Marisa López Soria ha vuelto al territorio poético (si es que alguna vez lo abandonó la hija de la poeta Josefina Soria) con Muy señores míos. Desenredando la trama poética, resulta evidente que todo el trayecto que va desde la muerte del padre hasta el momento en que el amor parece confundirse con las jacarandas está marcado por una pérdida, por una ausencia dolorosa e irremplazable. El lector puede rastrear el itinerario sentimental de la poeta porque en Muy señores míos hay un acercamiento de las cosas que llega hasta lo más íntimo, seguramente porque López Soria parece sentirse más cómoda en lo personal, en los detalles que reflejan lo cotidiano.

El dolor por la muerte del padre deja a la poeta «truncada como nunca». Todo se ha trastocado. Septiembre, mes funesto, ya no será mes de vendimia y de fiesta. Poco a poco, los recuerdos evocadores de la figura del padre van recreándose, saliendo a la luz, emergiendo de la memoria: el gesto, la sonrisa, el sombrero, las manos «como mundos», las historias, y un legado de idealismo, indulgencia y revolución insolente. El lamento es hondo porque no hay preciosismos que valgan cuando se trata de la muerte, que se presenta como un suceso «familiar, categórico, / de lo más cotidiano». Las imágenes poéticas trazan el dolor íntimo de la poeta que, vagando en sueños, aguarda quizá un anhelado encuentro con el padre. Es aquí, en este contexto, donde las palabras son como «paños homéricos que tratan de calmar / de qué va la fiebre extraordinaria», aunque sea difícil acertar con las palabras, porque es necesario atravesar el dolor, el insoportable lamento, el desconsuelo. Consumida, a veces, por una rabia lacerante, por una furia que no puede controlar, la poeta trata de superar el duelo, el tránsito y clama pidiendo ayuda. Es una suplicante ante la naturaleza toda. 

En los Poemas reos de culpa, que suceden a La orilla rota donde fluye el dolor, nos aguardan los recuerdos de la infancia, y la amarga y apresurada búsqueda de amor, no exenta de errores, plena de ironía y de falsarios que se abandonan en el camino.
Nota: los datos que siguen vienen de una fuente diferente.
File: config.mk
export PLATFORM = sky130hd
export DESIGN_NAME = wb_arbiter
export DESIGN_NICKNAME = d
export VERILOG_FILES = /design/src/rtl/mul_pkg.sv /design/src/rtl/wb_arbiter.sv
export SDC_FILE = /design/constraint.sdc
export NUM_CORES = 1
export LEC_CHECK = 0
export BUFFER_PORTS_ARGS = -buffer_cell sky130_fd_sc_hd__buf_2
export CAP_MARGIN = 20
export CORE_AREA = 2 2 69 71
export DETAILED_ROUTE_END_ITERATION = 16
export DIE_AREA = 0 0 71 73
export GPL_ROUTABILITY_DRIVEN = 0
export PLACE_DENSITY = 0.75
export SYNTH_ARGS = -nofsm -noshare
export SYNTH_HDL_FRONTEND = slang
export SYNTH_SLANG_ARGS = --single-unit
File: constraint.sdc
create_clock -name clk -period 5 [get_ports clk]
set_clock_uncertainty 0.15 [all_clocks]
set_input_delay 0.25 -clock clk [delete_from_list [all_inputs] [get_ports clk]]
set_output_delay 0.25 -clock clk [all_outputs]
set_load 0.005 [all_outputs]
File: src/rtl/mul_pkg.sv
/* Shared widths, memory layout and state encodings for the multiply cluster.
   Addresses are word addresses. Master 0 is the host, 1 and 2 the engines.
   A job record is four words: a, b, product low, product high. */
package mul_pkg;

    // ----------------------------------------
    // Widths and sizes
    // ----------------------------------------
    localparam int DATA_W    = 32;                     // Bus and operand width
    localparam int PROD_W    = 64;                     // Full unsigned product
    localparam int ADDR_W    = 8;                      // Word address
    localparam int MEM_DEPTH = 256;                    // 2**ADDR_W words
    localparam int N_MASTERS = 3;                      // Host plus two engines
    localparam int GRANT_W   = $clog2(N_MASTERS);      // Grant index width
    localparam int MUL_STEPS = 32;                     // One step per multiplier bit
    localparam int STEP_W    = $clog2(MUL_STEPS + 1);  // Holds MUL_STEPS down to 0
    localparam int PAIRS_W   = 6;                      // Up to 63 pairs per job

    // ----------------------------------------
    // Job record layout
    // ----------------------------------------
    localparam int PAIR_WORDS = 4;  // Record stride
    localparam int OFF_A      = 0;  // Operand a
    localparam int OFF_B      = 1;  // Operand b
    localparam int OFF_LO     = 2;  // Product bits 31:0
    localparam int OFF_HI     = 3;  // Product bits 63:32

    // Multiplier core
    typedef enum logic {
        MUL_IDLE,
        MUL_RUN
    } mul_state_t;

    // Engine sequence, one pass per pair
    typedef enum logic [2:0] {
        ENG_IDLE,
        ENG_RD_A,
        ENG_RD_B,
        ENG_MUL,
        ENG_WR_LO,
        ENG_WR_HI,
        ENG_DONE
    } eng_state_t;

endpackage
File: src/rtl/mul_engine.sv
`timescale 1ns/1ps
/* Wishbone classic master that multiplies a job of operand pairs in memory.
   Record i sits at base + PAIR_WORDS*i, addresses wrap at the memory top.
   start is ignored while busy. A zero pair count gives done at once.
   Each access is its own cyc, with one idle cycle between accesses. */
module mul_engine import mul_pkg::*; (
    input  logic               clk,
    input  logic               reset_n,
    // Job control
    input  logic               start,
    input  logic [ADDR_W-1:0]  base,
    input  logic [PAIRS_W-1:0] pairs,
    output logic               busy,
    output logic               done,
    // Wishbone master
    output logic               cyc,
    output logic               stb,
    output logic               we,
    output logic [ADDR_W-1:0]  adr,
    output logic [DATA_W-1:0]  dat_w,
    input  logic [DATA_W-1:0]  dat_r,
    input  logic               ack
);

    eng_state_t         state;
    logic [PAIRS_W-1:0] pairs_q;    // Job length
    logic [PAIRS_W-1:0] pair_idx;   // Pair in progress
    logic [ADDR_W-1:0]  rec_adr;    // Record base for pair_idx
    logic [ADDR_W-1:0]  adr_off;    // Word within the record
    logic               cyc_q;
    logic [DATA_W-1:0]  op_a;
    logic [DATA_W-1:0]  op_b;
    logic [PROD_W-1:0]  prod;
    logic               mul_start;  // Held until the core takes it
    logic               mul_ready;
    logic               mul_done;
    logic [PROD_W-1:0]  mul_product;

    shift_add_mul u_mul (
        .clk     (clk),
        .reset_n (reset_n),
        .start   (mul_start),
        .a       (op_a),
        .b       (op_b),
        .ready   (mul_ready),
        .done    (mul_done),
        .product (mul_product)
    );

    // ----------------------------------------
    // Bus outputs
    // ----------------------------------------
    always_comb begin
        case (state)
            ENG_RD_B:  adr_off = ADDR_W'(OFF_B);
            ENG_WR_LO: adr_off = ADDR_W'(OFF_LO);
            ENG_WR_HI: adr_off = ADDR_W'(OFF_HI);
            default:   adr_off = ADDR_W'(OFF_A);
        endcase
    end

    assign cyc   = cyc_q;
    assign stb   = cyc_q;   // Classic, no wait states from the master
    assign we    = (state == ENG_WR_LO) || (state == ENG_WR_HI);
    assign adr   = rec_adr + adr_off;
    assign dat_w = (state == ENG_WR_HI) ? prod[PROD_W-1:DATA_W] : prod[DATA_W-1:0];
    assign busy  = (state != ENG_IDLE) && (state != ENG_DONE);
    assign done  = (state == ENG_DONE);  // Single cycle, DONE never repeats itself

    // ----------------------------------------
    // Sequence
    // ----------------------------------------
    always_ff @(posedge clk or negedge reset_n) begin
        if (!reset_n) begin
            state     <= ENG_IDLE;
            cyc_q     <= 1'b0;
            mul_start <= 1'b0;
            pairs_q   <= '0;
            pair_idx  <= '0;
            rec_adr   <= '0;
        end else begin
            if (mul_start && mul_ready)
                mul_start <= 1'b0;  // Core accepted
            case (state)
                ENG_IDLE, ENG_DONE: begin
                    state <= ENG_IDLE;
                    if (start) begin
                        pairs_q  <= pairs;
                        pair_idx <= '0;
                        rec_adr  <= base;
                        state    <= (pairs == '0) ? ENG_DONE : ENG_RD_A;
                    end
                end
                ENG_RD_A, ENG_RD_B, ENG_WR_LO, ENG_WR_HI: begin
                    if (!cyc_q) begin
                        cyc_q <= 1'b1;  // Open the access
                    end else if (ack) begin
                        cyc_q <= 1'b0;  // Close right after ack
                        case (state)
                            ENG_RD_A:  state <= ENG_RD_B;
                            ENG_RD_B: begin
                                state     <= ENG_MUL;
                                mul_start <= 1'b1;
                            end
                            ENG_WR_LO: state <= ENG_WR_HI;
                            default: begin  // High word written, pair complete
                                if (pair_idx == pairs_q - 1'b1) begin
                                    state <= ENG_DONE;
                                end else begin
                                    pair_idx <= pair_idx + 1'b1;
                                    rec_adr  <= rec_adr + ADDR_W'(PAIR_WORDS);
                                    state    <= ENG_RD_A;
                                end
                            end
                        endcase
                    end
                end
                ENG_MUL: if (mul_done) state <= ENG_WR_LO;
                default: state <= ENG_IDLE;
            endcase
        end
    end

    // Operand and product capture
    always_ff @(posedge clk) begin
        if (state == ENG_RD_A && cyc_q && ack)
            op_a <= dat_r;
        if (state == ENG_RD_B && cyc_q && ack)
            op_b <= dat_r;
        if (state == ENG_MUL && mul_done)
            prod <= mul_product;
    end

endmodule

File: src/rtl/shift_add_mul.sv
`timescale 1ns/1ps
/* Unsigned 32x32 shift-add multiplier, one multiplier bit per clock.
   done comes MUL_STEPS+1 cycles after the accepting edge, and product
   holds until the next accepted start. There is no signed mode. */
module shift_add_mul import mul_pkg::*; (
    input  logic              clk,
    input  logic              reset_n,
    input  logic              start,    // Taken only while ready
    input  logic [DATA_W-1:0] a,        // Multiplicand
    input  logic [DATA_W-1:0] b,        // Multiplier
    output logic              ready,    // Core idle
    output logic              done,     // One-cycle result strobe
    output logic [PROD_W-1:0] product
);

    mul_state_t        state;
    logic [STEP_W-1:0] count;   // Steps still to run
    logic [PROD_W-1:0] mcand;   // Multiplicand, moves left each step
    logic [DATA_W-1:0] mplier;  // Multiplier, moves right each step
    logic [PROD_W-1:0] acc;     // Partial product
    logic [PROD_W-1:0] addend;
    logic              accept;

    assign ready   = (state == MUL_IDLE);
    assign accept  = start && ready;
    assign addend  = mplier[0] ? mcand : '0;  // Add only for a set multiplier bit
    assign product = acc;

    // ----------------------------------------
    // Control
    // ----------------------------------------
    always_ff @(posedge clk or negedge reset_n) begin
        if (!reset_n) begin
            state <= MUL_IDLE;
            count <= '0;
            done  <= 1'b0;
        end else begin
            done <= 1'b0;  // Default, strobe only
            case (state)
                MUL_IDLE: begin
                    if (accept) begin
                        state <= MUL_RUN;
                        count <= STEP_W'(MUL_STEPS);
                    end
                end
                MUL_RUN: begin
                    if (count == '0) begin  // All bits consumed
                        state <= MUL_IDLE;
                        done  <= 1'b1;
                    end else begin
                        count <= count - 1'b1;
                    end
                end
                default: state <= MUL_IDLE;
            endcase
        end
    end

    // ----------------------------------------
    // Datapath
    // ----------------------------------------
    always_ff @(posedge clk) begin
        if (accept) begin
            mcand  <= PROD_W'(a);
            mplier <= b;
            acc    <= '0;  // Fresh product
        end else if (state == MUL_RUN && count != '0) begin
            acc    <= acc + addend;
            mcand  <= mcand << 1;
            mplier <= mplier >> 1;
        end
    end

endmodule

File: config.mk
export PLATFORM = sky130hd
export DESIGN_NAME = mul_engine
export DESIGN_NICKNAME = d
export VERILOG_FILES = /design/src/rtl/mul_pkg.sv /design/src/rtl/mul_engine.sv /design/src/rtl/shift_add_mul.sv
export SDC_FILE = /design/constraint.sdc
export NUM_CORES = 1
export LEC_CHECK = 0
export BUFFER_PORTS_ARGS = -buffer_cell sky130_fd_sc_hd__buf_2
export CAP_MARGIN = 20
export CORE_ASPECT_RATIO = 1.1
export CORE_MARGIN = 10
export CORE_UTILIZATION = 63
export CTS_BUF_LIST = sky130_fd_sc_hd__clkbuf_4
export CTS_CLUSTER_SIZE = 8
export DETAILED_ROUTE_END_ITERATION = 8
export PLACE_DENSITY_LB_ADDON = 0.05
export RECOVER_POWER = 50
export SYNTH_ARGS = -nofsm -noshare
export SYNTH_HDL_FRONTEND = slang
export SYNTH_SLANG_ARGS = --single-unit
File: constraint.sdc
create_clock -name clk -period 4.6 [get_ports clk]
set_clock_uncertainty 0.15 [all_clocks]
set_input_delay 0.92 -clock clk [delete_from_list [all_inputs] [get_ports clk]]
set_output_delay 0.92 -clock clk [all_outputs]
set_load 0.05 [all_outputs]
==> results.md <==
- # hold bufs at CTS: 0
- Outcome: complete, but fails checks
- Mean post-synth cell area: 9.95 sq um
- Worst path max stage delay: 0.55 ns
- Peak VDD IR: 0.411 mV
- Total gr overflow: 0
- Count of cell types in the netlist: 76
- Final setup TNS: 0 ns
- Worst path slowest cell: edfxtp_1
- CTS H-Tree Depth: 3
- Max frequency: roughly 230 MHz
- Die width: 173 um
- All-layer global routing usage: 22.9%
- Worst rel slew slack: -60.2%
- Synthesized area: 16200 sq um
- Syn. warnings: 0
- Fin crit share: 94.2%
- Reg-to-reg startpoint: u_mul.mplier[0]
- Cell Area, Placed: 16900 sq um
- # IOs: 95
- Worst path depth: 14
- Clock transition at path regs: 0.07 ns
- DRC violations left: 0
- Min Clock Period, post-route: 4.34 ns
- Critical Path Sink Type: register
- Area of the die: 32600 sq um
- Clock Latency Late Sink: 0.68 ns
- CP Class: reg2reg
- Synth async-reset ratio: 10.3%
- Crit path buf inv count: 0
- Reg2reg path depth: 14
- Endpoints failing setup: 0
- CP Data Required Time: around 5.0 ns
- Part of the power in registers: 38.9%
- Vias: 12304
- Syn Nets: 1753
- TritonCTS Buffers: 80
- Cell Chain, Critical Path: and2_1 -> ha_1 -> fa_1 -> a211oi_1 -> nor2_1 -> o311a_2 -> o221ai_1 -> o211ai_1 -> a221o_1 -> a31oi_1 -> o21ai_1 -> o21ai_1 -> mux2i_1 -> o311ai_1
- Total of max-cap violations: 5
- Number of global-route vias before repair: 12174
- Clock root buffer: clkbuf_4
- P_sw: 5200 uW
- Detailed Place HPWL: 27300 um
- Critical Path Sink: u_mul.product[60]
- Reg-to-reg endpoint: u_mul.product[60]
- Leakage: 0.00769 uW
- ANT nets after route: 0
- CTS tree: done
- P_int: 7530 uW
- Fin nets: 1854
- Register area share after synthesis: a little over half
- Sw frac: 40.9%
- Register bit total from synthesis: 321
- Share of post-route cells with drive strength above 1: 16.0%
- Origin of the worst setup path: u_mul.mplier[0]
- Initial antenna violation count: 1
- Die height: ~190 um
- Final Hold Violating Endpoints: 0
- Post-synth top flop: edfxtp_1
- First-pass GRT wire length: between 60000 and 70000 um
- Comb pwr share: slightly above 40%
- Worst Path Arrival: 4.68 ns
- Starting Density: between 60% and 70%
- Sink Count: 321
- Slew @ Worst Pin: approximately 2.4 ns
- Vias per cell: between 5 and 6
- Post-synth EDFFs: 192
- Violated checks: max-capacitance violations, max-slew violations
- Hold Path Class: in2reg
- Initial DRC count: 966
- Port bufs: 94
- Crit-path most repeated cell: o21ai_1
- Routability cong.: between 0.9 and 1
- Final instance area: 18000 sq um
- Post_cts resized: 0
- Crit-path leading delay family: compound AO/OA/AOI/OAI gates
- Largest net degree at the start of global routing: between 100 and 150
- Clk buf depth: 3
- Postcts setup bufs: 0
- Hold Startpoint: dat_r[28]
- Routed wire length: 38000 um
- Critical path startpoint category: register
- Worst Path Max Fanout: 16
- RSZ-0062 raised after global routing: false
- Wire length per cell: 17.7 um
- Reg2reg setup slack: 0.26 ns
- Fin. max-slew vios: 230
- FP Rows: 61
- P&R area growth vs syn: 10.7%
- Pwr Density: 708 nW/um^2
- Gate Count Post-Synth: 1632
- Power share of the clock group: roughly a fifth
- Area of the core: 25300 sq um
- DRT Pass-1 Iters: 6
==> power by group through the flow <==
stage	combinational (uW)	sequential, uW	clock [uW]
3_3_place_gp	5150	4950	0
5_1_grt	5920	5030	2720
3_5_place_dp	5260	4990	0
6_report	5280	4950	2500
4_1_cts	5290	4930	2560
2_1_floorplan	4230	4650	0
==> cell families after synthesis <==
family                   Yosys count  synth area share (%)
flip-flops                       321                  52.4
multiplexers                      44                  3.02
AO/OA/AOI/OAI                    346                  13.6
AND/OR/NAND/NOR                  652                  18.2
buffers and inverters            123                  3.18
XOR/XNOR                          75                  4.04
adder cells (fa/ha/maj)           71                  5.56
==> per-layer routing <==
layer / vias to the layer above / part of all wire, % / GRT usage [%]
li1: 6067 / - / -
met1: 5842 / 43 / 28.4
met2: 324 / 49 / 38.5
met3: 71 / 5.9 / 5.04
met4: 0 / 2.6 / 8.56
met5: - / 0 / 0
==> flip-flops by register name, indices dropped and copies added, names as in the netlist, 3 cells and up <==
name           cells
prod              64
u_mul.mplier      32
op_b              32
rec_adr            8
u_mul.count        6
u_mul.mcand       64
pairs_q            6
state              3
op_a              32
pair_idx           6
u_mul.product     64
==> placed cells by master, fill, tap and decap left out, types with 33 or more instances in the layout <==
cell	netlist	layout
xnor2_1	43	43
and2_1	71	69
clkbuf_4	0	121
nand2_1	346	344
ha_1	69	69
dfxtp_1	96	96
buf_2	7	78
edfxtp_1	192	192
o21ai_0	98	98
nand3_1	93	93
mux2_2	40	40
a21o_1	43	43
dfrtp_1	33	33
a21oi_1	95	95
nor2_1	57	57
==> through the flow <==
| stage | util (%) | setup WS, ns | hold slack (ns) | instances | total power [uW] |
|---|---|---|---|---|---|
| after floorplan | - | 0.314 | 0.275 | 1632 | 8880 |
| after global placement | 66.8 | 0.443 | 0.286 | 1996 | 10100 |
| after detailed placement | 66.8 | 0.350 | 0.290 | 1996 | 10200 |
| after CTS | 71.2 | 0.360 | 0.129 | 2146 | 12800 |
| after global routing | 70.9 | 0.0530 | 0.229 | 2148 | 13700 |
| final | 70.9 | 0.265 | 0.277 | 2149 | 12700 |
==> worst min path at each step <==
| stage | depth (start not counted) | slack, ns | to |
|---|---|---|---|
| floorplan | 2 | 0.28 | u_mul.mcand[32] |
| global placement | 2 | 0.29 | u_mul.mcand[60] |
| detailed placement | 2 | 0.29 | u_mul.mcand[34] |
| CTS | 1 | 0.13 | pairs_q[2] |
| global route | 1 | 0.23 | op_b[20] |
| finish | 1 | 0.28 | op_a[28] |
==> cells in the mapped netlist (all sizes together), types with 23 or more instances <==
cell    instances  area share (%)
nand2         346             8.0
a21oi          97             3.0
o21ai         109             3.4
nand3          93             2.9
ha             69             5.3
dfrtp          33             5.1
xor2           32             1.7
clkbuf         71             1.6
nand4          23            0.89
mux2           40             2.8
nor2           57             1.3
xnor2          43             2.3
and2           73             2.8
dfxtp          96              12
edfxtp        192              35
inv            30            0.69
a21o           43             2.0
==> layout make-up <==
cell class,count,area (sq um)
Antenna cell,2,5.00
Clock buffer,121,908
Clock inverter,29,199
Fill cell,2046,7360
Inverter,30,113
Multi-Input combinational cell,1188,7230
Sequential cell,321,8510
Tap cell,346,433
Timing Repair Buffer,112,581
==> worst reg2reg max path, stage by stage, from the launching register on <==
cell      delay (ns)
edfxtp_1        0.55
and2_1          0.22
ha_1            0.22
fa_1            0.43
a211oi_1        0.25
nor2_1          0.11
o311a_2         0.34
o221ai_1        0.39
o211ai_1        0.21
a221o_1         0.43
a31oi_1         0.26
o21ai_1         0.13
o21ai_1         0.17
mux2i_1         0.20
o311ai_1        0.10
(Power assumes the default switching activity.)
Afloran, entonces, los versos más hermosos, los más líricos: «Cuando yo era pequeña, / solo era importante el aire». Y afloran, también, los secretos que se guardan, «de todas las mujeres que fui y que / de cuando en cuando recuerdo». Errática, la poeta siente la necesidad de dejarse arrastrar por un amor que dure de por vida. 

Y al fin, en París parece llegar el amor. La poeta despierta como de un duradero letargo, ya tiene un plan. Se ha propuesto vivir, pero con una serie de condiciones, de exigencias para el amante, que incluyen derramarse, completamente. 

Las imágenes poéticas traducen, entonces, un leve erotismo: la necesidad ineludible del contacto carnal, de los besos, los sabores vinculados a los placeres, la sangre que fluye. Por alrededor parecen flotar las plantas y las flores, sus colores y sus aromas, todo entremezclado. Es el encuentro del hombre buscado, anhelado, después de escribir poemas reos de culpa. Se pueden hacer conjeturas sobre el alcance del amor, pero no cabe duda de que la poeta ha alcanzado la tan ansiada armonía, y la vida se abre paso «en danza, en fiesta permanente y espectáculo, / circunferencia plena del cosmos». 

Siempre a la búsqueda de un lenguaje rotundo y exacto, y muy dada a los juegos de palabras, López Soria ha llegado a decir que hay algo en su carácter que se asemeja a un sentimiento trágico de la vida, que distrae, en todo caso, con sentido del humor. En realidad, si dejamos hablar a la poesía, observamos que lo que se pretende, en definitiva, es «domesticar las sombras conversando, / amar tranquilamente y poco más». Quizá en estos versos se deslice (o se sugiera) la aspiración final.